A user's cpu.shares attribute is used to apportion CPU entitlement with respect to the user's parent and active peers. A user's cpu.myshares attribute is meaningful only if the user has child users who are active; it is used to determine the proportion of CPU entitlement with respect to them.

For example, if users A and B are the only children of parent P, and A, B, and P each have one share each within group P (that is, A and B have cpu.shares set to 1, while P has cpu.myshares set to 1), then they each have a CPU entitlement of one-third of the total entitlement of the group.

Thus, the actual CPU entitlement of a user depends on the parent's relative entitlement. This, in turn, depends on the relative values of cpu.shares of the parent to the parent's peers and to the cpu.myshares of the grandparent, and so on up the scheduling tree.

For system management reasons, processes attached to the root lnode are not subject to the shares attributes. Any process attached to the root lnode is always given almost all the CPU resources it requests.

It is important that no CPU-intensive processes be attached to the root lnode, since that would severely impact the execution of other processes. To avoid this, the following precautions should be taken:

Not all group headers in the scheduling tree need to represent actual users who run processes, and in these cases it is not necessary to allocate them a share of CPU. Such lnodes can be indicated by setting their cpu.myshares attribute to zero. The cpu.accrue attribute in such a group header still includes all charges levied on all members of its group.

Allocated Share

The cpu.shares and cpu.myshares attributes determine each active lnode's current allocated share of CPU, as a percentage. The shares of inactive users make no difference to allocated share. If only one user is active, that user will have 100 percent of the available CPU resource. If there are only two active users with equal shares in the same group, each will have allocated shares of 50 percent. See Calculation of Allocated Share for more information on how the allocated share is calculated.

Usage and Decay

The cpu.usage attribute increases whenever a process attached to the lnode is charged for a CPU tick. The usage attribute value exponentially decays at a rate determined by the usage decay global Solaris Resource Manager parameter. The usage decay rate (described by a half-life in seconds) is set by the srmadm(1MSRM) command.

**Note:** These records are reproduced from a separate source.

==> flow/design.v <==
module processor
(
	output reg w_en,
	output reg done,
	output reg [7:0] addr,
	output reg [31:0] data_out,
	input clk,
	input rst_n,
	input start,
	input [31:0] data_in
);
	parameter RESET = 3'd0;
	parameter READ_DATA = 3'd1;
	parameter READ_INSTRUCTON = 3'd2;
	parameter DELAY = 3'd3;
	parameter EXECUTE = 3'd4;
	parameter ADD = 3'd0;
	parameter SUB = 3'd1;
	parameter MUL = 3'd2;
	parameter TR = 3'd3;
	parameter DET = 3'd4;
	reg [2:0] cs,ns;
	reg [1:0] read_data_counter;
	reg [3:0] a11,a12,a21,a22,b11,b12,b21,b22;
	always@(posedge clk or negedge rst_n)begin
		if(~rst_n) cs <= RESET;
		else cs <= ns;
	end
	always@(*)begin
		case(cs)
			RESET : ns = (start & rst_n) ? READ_DATA : RESET;
			READ_DATA : ns = (read_data_counter == 2) ? READ_INSTRUCTON : READ_DATA;
			READ_INSTRUCTON : ns = DELAY;
			DELAY : ns = EXECUTE;
			EXECUTE : ns = RESET;
			default : ns = RESET;
		endcase
	end
	always@(posedge clk or negedge rst_n)begin
		if(~rst_n)begin
			done <= 0;
			w_en <= 0;
			addr <= 8'd255;
			data_out <= 0;
			read_data_counter <= 0;
			a11 <= 0;
			a12 <= 0;
			a21 <= 0; 
			a22 <= 0;
			b11 <= 0;
			b12 <= 0;
			b21 <= 0;
			b22 <= 0;	
		end
		else begin
			case(ns)
				RESET : begin
					done <= 0;
					w_en <= 0;
					addr <= 8'd255;
					data_out <= 0;
					read_data_counter <= 0;
					a11 <= 0;
					a12 <= 0;
					a21 <= 0; 
					a22 <= 0;
					b11 <= 0;
					b12 <= 0;
					b21 <= 0;
					b22 <= 0;
				end
				READ_DATA : begin
					done <= 0;
					w_en <= 0;
					addr <= 8'd255;
					data_out <= 0;
					read_data_counter <= read_data_counter + 1;
					a11 <= data_in[3:0];
					a12 <= data_in[7:4];
					a21 <= data_in[11:8]; 
					a22 <= data_in[15:12];
					b11 <= data_in[19:16];
					b12 <= data_in[23:20];
					b21 <= data_in[27:24];
					b22 <= data_in[31:28];
				end
				READ_INSTRUCTON : begin
					done <= 0;
					w_en <= 0;
					addr <= 0;
					data_out <= 0;
					read_data_counter <= 0;
					a11 <= a11;
					a12 <= a12;
					a21 <= a21; 
					a22 <= a22;
					b11 <= b11;
					b12 <= b12;
					b21 <= b21;
					b22 <= b22;
				end
				DELAY : begin
					done <= done;
					w_en <= w_en;
					addr <= addr;
					data_out <= 0;
					read_data_counter <= 0;
					a11 <= a11;
					a12 <= a12;
					a21 <= a21; 
					a22 <= a22;
					b11 <= b11;
					b12 <= b12;
					b21 <= b21;
					b22 <= b22;
				end
				EXECUTE : begin
					addr <= data_in[7:0];
					read_data_counter <= read_data_counter;
					a11 <= a11;
					a12 <= a12;
					a21 <= a21; 
					a22 <= a22;
					b11 <= b11;
					b12 <= b12;
					b21 <= b21;
					b22 <= b22;
					case(data_in[31:29])
						ADD : begin
							done <= 1;
							w_en <= 1;
							data_out [7:0] <= $signed(a11) + $signed(b11);
							data_out [15:8] <= $signed(a12) + $signed(b12);
							data_out [23:16] <= $signed(a21) + $signed(b21);
							data_out [31:24] <= $signed(a22) + $signed(b22);
						end
						SUB : begin
							done <= 1;
							w_en <= 1;
							data_out [7:0] <= $signed(a11) - $signed(b11);
							data_out [15:8] <= $signed(a12) - $signed(b12);
							data_out [23:16] <= $signed(a21) - $signed(b21);
							data_out [31:24] <= $signed(a22) - $signed(b22);
						end
						MUL : begin
							done <= 1;
							w_en <= 1;
							data_out [7:0] <= ($signed(a11) * $signed(b11)) + ($signed(a12) * $signed(b21));
							data_out [15:8] <= ($signed(a11) * $signed(b12)) + ($signed(a12) * $signed(b22));
							data_out [23:16] <= ($signed(a21) * $signed(b11)) + ($signed(a22) * $signed(b21));
							data_out [31:24] <= ($signed(a21) * $signed(b12)) + ($signed(a22) * $signed(b22));
						end
						TR : begin
							done <= 1;
							w_en <= 1;
							data_out [7:0] <= {a11[3],a11[3],a11[3],a11[3],a11};
							data_out [15:8] <= {a21[3],a21[3],a21[3],a21[3],a21};
							data_out [23:16] <= {a12[3],a12[3],a12[3],a12[3],a12};
							data_out [31:24] <= {a22[3],a22[3],a22[3],a22[3],a22};
						end
						DET : begin
							done <= 1;
							w_en <= 1;
							data_out <= ($signed(a11) * $signed(a22)) - ($signed(a12) * $signed(a21));
						end
						default : begin
							done <= 0;
							w_en <= 0;
						end
					endcase
				end
			endcase
		end
	end
endmodule
==> flow/run.sh <==
#!/bin/bash
# the make line also repeats each setting of config.mk as NAME=value (left out here)
make -C /OpenROAD-flow-scripts/flow DESIGN_CONFIG=/design/flow/config.mk WORK_HOME=/design/flow/orfs CLKGATE_MAP_FILE= finish
==> flow/config.mk <==
export PLATFORM = sky130hd
export DESIGN_NAME = processor
export DESIGN_NICKNAME = processor
export VERILOG_FILES = /design/flow/design.v
export SDC_FILE = /design/flow/constraint.sdc
export NUM_CORES = 4
export LEC_CHECK = 0
export CAP_MARGIN = 20
export CORE_MARGIN = 2
export CORE_UTILIZATION = 68
export CTS_CLUSTER_SIZE = 22
export SETUP_SLACK_MARGIN = 0.74
export SLEW_MARGIN = 20
==> flow/constraint.sdc <==
create_clock -name core_clock -period 6.35 [get_ports {clk}]
set_input_delay 1.2700 -clock core_clock [delete_from_list [all_inputs] [get_ports {clk}]]
set_output_delay 1.2700 -clock core_clock [all_outputs]
set_load 0.01 [all_outputs]
==> job_summary.md, run 1 <==
## Synthesis and layout report

| Metric | Value |
|---|---|
| Port Buffer Count | `76` |
| CTS tree | `done` |
| Crit path DAT | `between 5000 and 6000 ps` |
| Final nets | `1682` |
| Post-Syn Instances | `approximately 1300` |
| Synth top area cells | `fa_1 (25%), ha_1 (16%), dfrtp_1 (15%)` |
| R2r setup slk | `roughly 1100 ps` |
| Most frequent cells after synthesis | `inv_1 (238), ha_1 (147), fa_1 (144)` |
| Worst path bufs/invs | `5` |
| Hpwl dp | `between 20000 and 30000 um` |
| Final Skew | `roughly 8.3 ps` |
| # DRC | `0` |
| Setup TNS | `0 ps` |
| Ys cells | `1297` |
| Worst Max-Slew Pin Slew | `1124 ps` |
| Worst-case clock buffer depth | `2` |
| RR Endpoint | `data_out[21]` |
| CP startpoint | `a12[1]` |
| Sinks on Clock Net | `80` |
| CP Data Required Time | `approximately 6600 ps` |
| Fp util | `0.6973` |
| Vias in the first global route | `9645` |
| Root buffer cell | `clkbuf_16` |
| Log Warnings | `between 50 and 60` |
| Post-layout util | `0.7778` |
| Initial antenna violation count | `0` |
| Die X-Extent | `134.6 um` |
| Seq share, synth | `0.1735` |
| Chip Area | `between 15000 and 20000 um2` |
| Simple Share, Synth | `0.1187` |
| HP Class | `reg -> reg` |
| Rows | `between 40 and 50` |
| Adder share | `0.4069` |
| Max Fclk | `roughly 190 MHz` |
| Outcome | `timing/DRC/antenna clean` |
| Syn Area/Cell | `a little under 9 um2` |
| Critical path startpoint category | `flip-flop` |
| Hold-fix buffers, CTS | `0` |
| Post-synth EDFFs | `0` |
| CP endpoint | `data_out[21]` |
| Setup Viol. Count Final | `0` |
| Yosys top cell by instances | `inv_1` |
| Register-to-Register Path Depth | `19` |
| First-iteration detailed-routing DRC count | `between 1000 and 1500` |
| Critical path class | `reg -> reg` |
| Latency at later pin | `approximately 360 ps` |
| Mapped Nets | `between 1500 and 2000` |
| Die y size | `134.6 um` |
| Hold Crit Depth | `1` |
| Antenna-violating nets left | `0` |
| Period minus WS final | `roughly 5300 ps` |
| Clk pin slew, worst setup/hold paths | `approximately 70 ps` |
| Pin count of the biggest net entering global routing | `60` |
| GPL Wtd Cong | `between 0.9 and 1` |
| Total grt overflow | `0` |
| First-pass GRT wire length | `51880 um` |
| TritonRoute pass-1 iters | `6` |
| Area grow syn2layout | `11.54%` |
| Area leader share | `0.2484` |
| Synth Flop Type | `dfrtp_1` |
| Yosys synthesis warning count | `1` |
| Cell Type Count | `a little under 50` |
| Hold Startpoint | `cs[1]` |
| # IOs | `77` |
| Slew Limit Fails | `0` |
| Ys flops | `80` |
| WL/cell | `roughly 21 um` |
| Mapped Area | `11600 um2` |
| Cell taking the most area after synthesis | `fa_1` |
| Crit path largest cell delay | `about 600 ps` |
| Num CTS Buffers | `9` |
| Gr usage total | `0.3771` |
| Xor/xnor share | `0.07202` |
| Ys async rst share | `1.000` |
| CP Capture Type | `flip-flop` |
| WHS | `between 400 and 500 ps` |
| Path length in cells of the critical path | `19` |
| Core area | `around 17000 um2` |
| CP Max Fanout | `14` |
| H-tree depth | `3` |
| CP delay by family, top | `adder cells` |
| Cycle use final | `0.8300` |
| Post-synthesis mux area share | `0.007332` |
| Unrepaired setup endpoints after global routing | `false` |
| Max-cap violations | `0` |
| Via/cell ratio | `5.948` |
| Routed Wire Length | `about 32000 um` |
| Post-Synth AOI/OAI Area | `0.1273` |
| Reg2reg start | `a12[1]` |
| Dominant combinational family | `adder cells` |
| Yosys stat area | `11600 um2` |
| Max-slew headroom | `0.2483` |
| Final hold vios | `0` |
| DR vias | `approximately 9400` |
| Slowest CP cell | `dfrtp_1` |
| Critical path cell sequence | `inv_1 > nor2_1 > fa_1 > fa_1 > ha_1 > inv_1 > fa_1 > inv_1 > fa_1 > inv_1 > ha_1 > a31oi_1 > a22oi_1 > a31oi_1 > xnor2_2 > o21bai_4 > buf_12 > nor2_1 > a221o_1` |
| Hold worst-path end | `cs[0]` |
==> layout make-up <==
| class | instances | area (um2) |
|---|---|---|
| Sequential cell | 80 | 2019 |
| Inverter | 242 | 908.4 |
| Antenna cell | 1 | 2.502 |
| Fill cell | 1248 | 3699 |
| Clock buffer | 10 | 229.0 |
| Tap cell | 220 | 275.3 |
| Timing Repair Buffer | 93 | 898.4 |
| Clock inverter | 6 | 92.59 |
| Multi-Input combinational cell | 930 | 8518 |
==> routing by layer <==
layer | part of all wire | track usage | up-vias | routed length, um
li1 | - | - | 4265 | -
met3 | 0.097 | 0.09535 | 76 | 3152
met2 | 0.46 | 0.5956 | 489 | 14930
met4 | 0.026 | 0.1170 | 0 | 854
met1 | 0.42 | 0.5167 | 4579 | 13500
met5 | 0 | 0 | - | 0
==> repair_timing <==
item | 4_1_cts | 5_1_grt
setup endpoints to repair | 0 | 13
resized | 0 | 6
setup buffers | 0 | 2
==> through the flow <==
step           area [um2]  setup slack [ps]  instances
4_1_cts             12910             913.7       1579
3_3_place_gp        12590              1099       1563
5_1_grt             12940             716.8       1581
2_1_floorplan       11600              1522       1297
3_5_place_dp        12590             931.9       1563
6_report            12940              1080       1582
==> inputs of run 2 (changes only) <==
ABC_AREA = 1   (was default)
CORE_UTILIZATION = 67   (was 68)
CTS_CLUSTER_DIAMETER = 371   (was default)
CTS_CLUSTER_SIZE = 99   (was 22)
PLACE_DENSITY = 0.42   (was default)
SETUP_SLACK_MARGIN = default   (was 0.74)
TNS_END_PERCENT = 20   (was default)
clock period = 6.79 ns   (was 6.35 ns; I/O delays follow)
==> run 2 against run 1 <==
Against the previous run: setup slack improved by 400 ps; critical path depth is 2 higher.
==> job_summary.md, run 2 <==
## Synthesis and layout report

| Metric | Value |
|---|---|
| Area grow syn2layout | `9.799% (was 11.54%)` |
| First-pass GRT wire length | `57300 um (was 51880 um)` |
| Ys async rst share | `1.000 (unchanged)` |
| WL/cell | `17.70 um (was 20.51 um)` |
| Simple Share, Synth | `0.1897 (was 0.1187)` |
| Routed Wire Length | `34830 um (was 32450 um)` |
| Mapped Area | `12510 um2 (was 11600 um2)` |
| Period minus WS final | `5315 ps (was 5270 ps)` |
| Slew Limit Fails | `0 (unchanged)` |
| CTS tree | `done (unchanged)` |
| Setup TNS | `0 ps (unchanged)` |
| CP endpoint | `data_out[10] (was data_out[21])` |
| Fill cell count | `1451 (was 1248)` |
| Worst-case clock buffer depth | `2 (unchanged)` |
| Latency at later pin | `350 ps (was 360 ps)` |
| Clk pin slew, worst setup/hold paths | `70 ps (about the same)` |
| Hold Startpoint | `cs[1] (unchanged)` |
| Adder share | `0.3774 (was 0.4069)` |
| Post_cts resized | `0 (unchanged)` |
| Most frequent cells after synthesis | `inv_1 (418), nand2_1 (391), ha_1 (147) (was inv_1 (238), ha_1 (147), fa_1 (144))` |
| First-iteration detailed-routing DRC count | `1036 (was 1089)` |
| Total grt overflow | `0 (unchanged)` |
| Log Warnings | `58 (unchanged)` |
| Xor/xnor share | `0.02590 (was 0.07202)` |
| Final Skew | `8.312 ps (was 8.319 ps)` |
| Setup Viol. Count Final | `0 (unchanged)` |
| Crit path DAT | `5550 ps (was 5510 ps)` |
| Fp util | `0.6895 (was 0.6973)` |
| Worst path bufs/invs | `5 (unchanged)` |
| CP Data Required Time | `7020 ps (was 6590 ps)` |
| Post-layout util | `0.7571 (was 0.7778)` |
| Chip Area | `19790 um2 (was 18130 um2)` |
| Placement Cell Area | `13430 um2 (was 12590 um2)` |
| Cell Type Count | `45 (was 49)` |
| TritonRoute pass-1 iters | `5 (was 6)` |
| GPL Wtd Cong | `0.9859 (was 0.9684)` |
| Critical path startpoint category | `flip-flop (unchanged)` |
| Yosys stat area | `12510 um2 (was 11600 um2)` |
| Gr usage total | `0.3716 (was 0.3771)` |
| Unrepaired setup endpoints after global routing | `false (unchanged)` |
| CP dominant cell by count | `inv_1` |
| Rows | `49 (was 47)` |
| Initial antenna violation count | `0 (unchanged)` |
| Post-synthesis mux area share | `0 (was 0.007332)` |
| CP delay by family, top | `adder cells (unchanged)` |
| Path length in cells of the critical path | `21 (was 19)` |
| Yosys synthesis warning count | `1 (unchanged)` |
| Worst Max-Slew Pin Slew | `1017 ps (was 1124 ps)` |
| Area leader share | `0.2304 (was 0.2484)` |
| # IOs | `77 (unchanged)` |
| H-tree depth | `3 (unchanged)` |
| Hpwl dp | `27190 um (was 25060 um)` |
| Vias in the first global route | `11270 (was 9645)` |
| Port Buffer Count | `76 (unchanged)` |
| Post-Synth AOI/OAI Area | `0.1031 (was 0.1273)` |
| Synth Flop Type | `dfrtp_1 (unchanged)` |
| Critical path class | `reg -> reg (unchanged)` |
| Max-slew headroom | `0.3181 (was 0.2483)` |
| Seq share, synth | `0.1609 (was 0.1735)` |
| Ys flops | `80 (unchanged)` |
| Antenna-violating nets left | `0 (unchanged)` |
| # diodes | `0 (was 1)` |
| Slowest CP cell | `dfrtp_1 (unchanged)` |
| Outcome | `timing/DRC/antenna clean (unchanged)` |
| Final nets | `2060 (was 1682)` |
| Critical path cell sequence | `nand2_1 > fa_1 > fa_1 > ha_1 > inv_1 > fa_1 > inv_1 > fa_1 > inv_1 > ha_1 > nand2_1 > o21ai_1 > nand3_1 > inv_1 > nor2_1 > inv_1 > nand2_1 > nand3_4 > nand2_2 > o21ai_0 > nand2_1 (was inv_1 > nor2_1 > fa_1 > fa_1 > ha_1 > inv_1 > fa_1 > inv_1 > fa_1 > inv_1 > ha_1 > a31oi_1 > a22oi_1 > a31oi_1 > xnor2_2 > o21bai_4 > buf_12 > nor2_1 > a221o_1)` |
| Mapped Nets | `2010 (was 1623)` |
| Syn Area/Cell | `7.431 um2 (was 8.947 um2)` |
| Cycle use final | `0.7828 (was 0.8300)` |
| Max-cap violations | `0 (unchanged)` |
| Sinks on Clock Net | `80 (unchanged)` |
| Root buffer cell | `clkbuf_16 (unchanged)` |
| Die X-Extent | `140.7 um (was 134.6 um)` |
| Yosys top cell by instances | `inv_1 (unchanged)` |
| Final hold vios | `0 (unchanged)` |
| Register-to-Register Path Depth | `21 (was 19)` |
| Hold Crit Depth | `1 (unchanged)` |
| Post-CTS Setup Bufs | `0 (unchanged)` |
| Post-synth EDFFs | `0 (unchanged)` |
| Comb area | `8712 um2 (was 8518 um2)` |
| Dominant combinational family | `adder cells (unchanged)` |
| Ys cells | `1684 (was 1297)` |
| RR Endpoint | `data_out[10] (was data_out[21])` |
| DR vias | `11180 (was 9409)` |
| Reg2reg start | `a11[3] (was a12[1])` |
| CP Capture Type | `flip-flop (unchanged)` |
| Pin count of the biggest net entering global routing | `49 (was 60)` |
| Core area | `18150 um2 (was 16640 um2)` |
| Crit path largest cell delay | `830 ps (was 590 ps)` |
| Cell taking the most area after synthesis | `fa_1 (unchanged)` |
| Num CTS Buffers | `9 (unchanged)` |
| Post-Syn Instances | `1684 (was 1297)` |
| CP startpoint | `a11[3] (was a12[1])` |
| Synth top area cells | `fa_1 (23%), ha_1 (15%), dfrtp_1 (14%) (was fa_1 (25%), ha_1 (16%), dfrtp_1 (15%))` |
| # DRC | `0 (unchanged)` |
| Final instance area | `13740 um2 (was 12940 um2)` |
| Hold worst-path end | `cs[0] (unchanged)` |
| Max Fclk | `188.1 MHz (was 189.7 MHz)` |
| Reg area | `2013 um2 (was 2019 um2)` |
| HP Class | `reg -> reg (unchanged)` |
| Die y size | `140.7 um (was 134.6 um)` |
| Hold-fix buffers, CTS | `0 (unchanged)` |
| CP Max Fanout | `14 (unchanged)` |
| R2r setup slk | `1470 ps (was 1080 ps)` |
| Via/cell ratio | `5.678 (was 5.948)` |
==> run 2: layer usage <==
| metal | global-route usage | up-vias | part of all wire |
|---|---|---|---|
| met1 | 0.4908 | 5264 | 0.39 |
| li1 | - | 5214 | - |
| met3 | 0.07779 | 128 | 0.11 |
| met4 | 0.1484 | 0 | 0.044 |
| met5 | 0 | - | 0 |
| met2 | 0.6044 | 569 | 0.46 |
==> run 2: final cells by class <==
type / instances / share of cell area
sequential: 80 / 0.1465
clock buffer: 9 / 0.01639
inverter: 424 / 0.1158
multi-input combinational: 1134 / 0.6341
clock inverter: 7 / 0.006193
tap: 229 / 0.02085
timing repair buffer: 85 / 0.06010
==> run 2: metrics by stage <==
stage / hold WS [ps] / setup slack [ps] / instances
5_1_grt: 455.5 / 1161 / 1968
2_1_floorplan: 405.4 / 2225 / 1684
3_3_place_gp: 423.5 / 1748 / 1952
3_5_place_dp: 425.8 / 1618 / 1952
6_report: 436.8 / 1475 / 1968
4_1_cts: 442.5 / 1601 / 1968
==> inputs of run 3 (changes only) <==
ABC_AREA = default   (was 1)
CORE_UTILIZATION = 40   (was 67)
CTS_CLUSTER_DIAMETER = default   (was 371)
CTS_CLUSTER_SIZE = default   (was 99)
PLACE_DENSITY = default   (was 0.42)
SETUP_SLACK_MARGIN = -0.3   (was default)
TNS_END_PERCENT = default   (was 20)
clock period = 5.61 ns   (was 6.79 ns; I/O delays follow)
==> run 3 against run 2 <==
Against the previous run: still clean on timing, DRC and antenna; clock skew rose by 1.9 ps; non-clock buffer count is 23 higher; setup slack lost 1200 ps; via count is 18% lower; cell count shrank 11%; maximum frequency down 0.45%; die area is 54% higher; sequential share of layout area is 0.58 points higher; routed wire length down 5.6%; critical endpoint is now data_out[18]; highest routed layer unchanged.
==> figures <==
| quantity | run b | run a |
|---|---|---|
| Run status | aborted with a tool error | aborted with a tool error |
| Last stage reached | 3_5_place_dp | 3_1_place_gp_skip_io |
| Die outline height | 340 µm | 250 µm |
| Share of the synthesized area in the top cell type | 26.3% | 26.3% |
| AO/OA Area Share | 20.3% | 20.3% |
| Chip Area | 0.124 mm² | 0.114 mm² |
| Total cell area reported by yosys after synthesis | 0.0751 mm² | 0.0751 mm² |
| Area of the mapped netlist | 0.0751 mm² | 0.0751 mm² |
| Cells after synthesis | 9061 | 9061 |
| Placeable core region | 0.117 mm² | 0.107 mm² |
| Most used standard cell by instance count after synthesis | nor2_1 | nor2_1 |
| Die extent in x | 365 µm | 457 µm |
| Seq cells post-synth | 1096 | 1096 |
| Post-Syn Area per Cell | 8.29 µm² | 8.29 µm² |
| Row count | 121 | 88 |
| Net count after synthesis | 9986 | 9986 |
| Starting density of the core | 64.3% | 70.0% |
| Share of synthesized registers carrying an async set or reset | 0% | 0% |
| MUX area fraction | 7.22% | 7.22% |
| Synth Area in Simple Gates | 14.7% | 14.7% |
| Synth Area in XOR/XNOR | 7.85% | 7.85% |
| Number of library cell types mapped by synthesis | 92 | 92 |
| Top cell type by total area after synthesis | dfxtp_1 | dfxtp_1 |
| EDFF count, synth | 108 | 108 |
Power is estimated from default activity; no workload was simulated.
== run 1 ==
==> flow/design.v (excerpt) <==
module cpu_top(
    input wire clk,
    input wire rst_n,
    input wire [31:0] rData,
    input wire [31:0] inst,
    output wire [31:0] pc,
    output wire [31:0] display,
    output wire [31:0] addr,
    output wire [31:0] wData,
    output wire wen,
    output wire [31:0] rdata_19
);
Settings: LEC_CHECK=0, CAP_MARGIN=20, CORE_MARGIN=2, CORE_UTILIZATION=58, CTS_CLUSTER_DIAMETER=377, SETUP_SLACK_MARGIN=1.28, SLEW_MARGIN=20; clock period 5.08 ns.
run.sh (not shown) runs the stock make flow with config.mk's settings and CLKGATE_MAP_FILE=.
Flow for run 1 halted at global routing, error code GRT-0116.
Setup changes, run 1 to run 2
- removing SETUP_SLACK_MARGIN (formerly 1.28)
- changing CORE_UTILIZATION from 58 to 30
- setting PLACE_DENSITY to 0.38 for the first time
- removing CTS_CLUSTER_DIAMETER (formerly 377)
- changing the clock period (ns, I/O delays scaled along) from 5.08 to 8.5
Notes after the runs:
Run 1 did not finish; a tool error ended it in global routing.
No stage failed in run 2, and the final checks on the layout all came back clean.
Number of buffers added for setup after CTS (lower): run 2
Run 1 → run 2: die width up about 40%, quantity of gates resized following cts lower.
### run 2 -> run 3
- CORE_UTILIZATION now 40, was 30
- GPL_ROUTABILITY_DRIVEN now 0, previously not set
- CAP_MARGIN now 40, was 20
- MAX_ROUTING_LAYER now met4, previously not set
- ABC_AREA now 0, previously not set
- HOLD_SLACK_MARGIN now -0.05, previously not set
- CTS_CLUSTER_DIAMETER now 27, previously not set
- PLACE_DENSITY no longer set, was 0.38
- CELL_PAD_IN_SITES_GLOBAL_PLACEMENT now 2, previously not set
[summary]
Iteration tally of the first detailed-router pass in run 3 is 3 above run 2. Reported for run 2 and run 3, instance count along the most critical hold path turned out identical to the last digit. Delta(leakage power total, run 3 - run 2) > 0. Comparing clock skew after layout for run 2 and run 3, the bigger number came from run 2. Run 2 ended up with U_Reg_IF_ID.inst_ID[19] as its launching instance or port of the critical path; run 3 ended up with U_Reg_ID_EX.Bsel_EX. Combinational group share of total power ends up higher on run 2. Changes observed in run 3 relative to run 2: combined flip-flop and latch cell area held; sequential cell area share fell 3.3 points; synthesized area shows no meaningful change.

* * *

cpu_top again, from the RTL that the note above started with.
export LEC_CHECK = 0
export ABC_AREA = 0
export CAP_MARGIN = 40
export CELL_PAD_IN_SITES_DETAIL_PLACEMENT = 2
export CORE_ASPECT_RATIO = 0.56
export CORE_MARGIN = 8
export CORE_UTILIZATION = 55
export CTS_CLUSTER_DIAMETER = 334
export CTS_CLUSTER_SIZE = 85
export GPL_ROUTABILITY_DRIVEN = 0
export GPL_TIMING_DRIVEN = 0
export HOLD_SLACK_MARGIN = 0.09
export MAX_ROUTING_LAYER = met5
export PLACE_DENSITY_LB_ADDON = 0.01
export SLEW_MARGIN = 20
create_clock -name core_clock -period 12.7 [get_ports {clk}]
The first run aborted during 3_5_place_dp on DPL-0033.
Then changed:
Settings changed: ABC_AREA 0 to unset, CAP_MARGIN 40 to 20, CELL_PAD_IN_SITES_DETAIL_PLACEMENT 2 to unset, CORE_ASPECT_RATIO 0.56 to unset, CORE_MARGIN 8 to 2, CORE_UTILIZATION 55 to 40, CTS_CLUSTER_DIAMETER 334 to unset, CTS_CLUSTER_SIZE 85 to unset, GPL_ROUTABILITY_DRIVEN 0 to unset, GPL_TIMING_DRIVEN 0 to unset, HOLD_SLACK_MARGIN 0.09 to unset, MAX_ROUTING_LAYER met5 to unset, PLACE_DENSITY set to 0.38, PLACE_DENSITY_LB_ADDON 0.01 to unset.
Clock period 12.7 ns to 4.12 ns, I/O delays scaled along.
Result: The new run ran to the end with violations: setup timing. Synthesized area stays the same. Die area increases by about 30%. Synthesized cell count stays the same.
Then changed:
Settings changed: CORE_UTILIZATION 40 to 10.
Clock period 4.12 ns to 8.51 ns, I/O delays scaled along.
Outcome: With this change the flow passed the timing, design-rule and antenna checks. Fmax drops by 34%. Critical path depth came out lower by 4. Combinational power fell by 69%. Design area falls by 9.8%. Clock-buffer cell count rose by 35. Setup slack is better by 1.9 ns. Cell count increases by 50%. Utilization is lower by 44 points. Routed wire length falls by 7.1%. First-iteration DRC count falls by 20%. Via count came out lower by 14%.
Then changed:
Settings changed: CORE_UTILIZATION 10 to 71.
Clock period 8.51 ns to 7.41 ns, I/O delays scaled along.
This time the run stopped in 5_1_grt on GRT-0116.
Synthesized area does not change.
Die size went down by 86%.
Synthesized cell count is unchanged.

Although all processes have an lnode regardless of their current scheduling class, those outside the SHR scheduling class are never charged.

Accrued Usage

The accrued usage attribute increases by the same amount as the usage attribute, but is not decayed. It therefore represents the total accumulated usage for all processes that have been attached to the lnode and its members since the attribute was last reset.

Effective Share

An lnode's allocated share, together with its cpu.usage attribute, determines its current effective share. The Solaris Resource Manager scheduler adjusts the priorities of all processes attached to an lnode so that their rate of work is proportional to the lnode's effective share, and inversely proportional to the number of runnable processes attached to it.

Per-Process Share Priority (sharepri)

Each process attached to an lnode has internal data, specific to Solaris Resource Manager, that is maintained by the operating system kernel. The most important of these values for scheduling purposes is the sharepri value. At any time, the processes with the lowest sharepri values will be the most eligible to be scheduled for running on a CPU.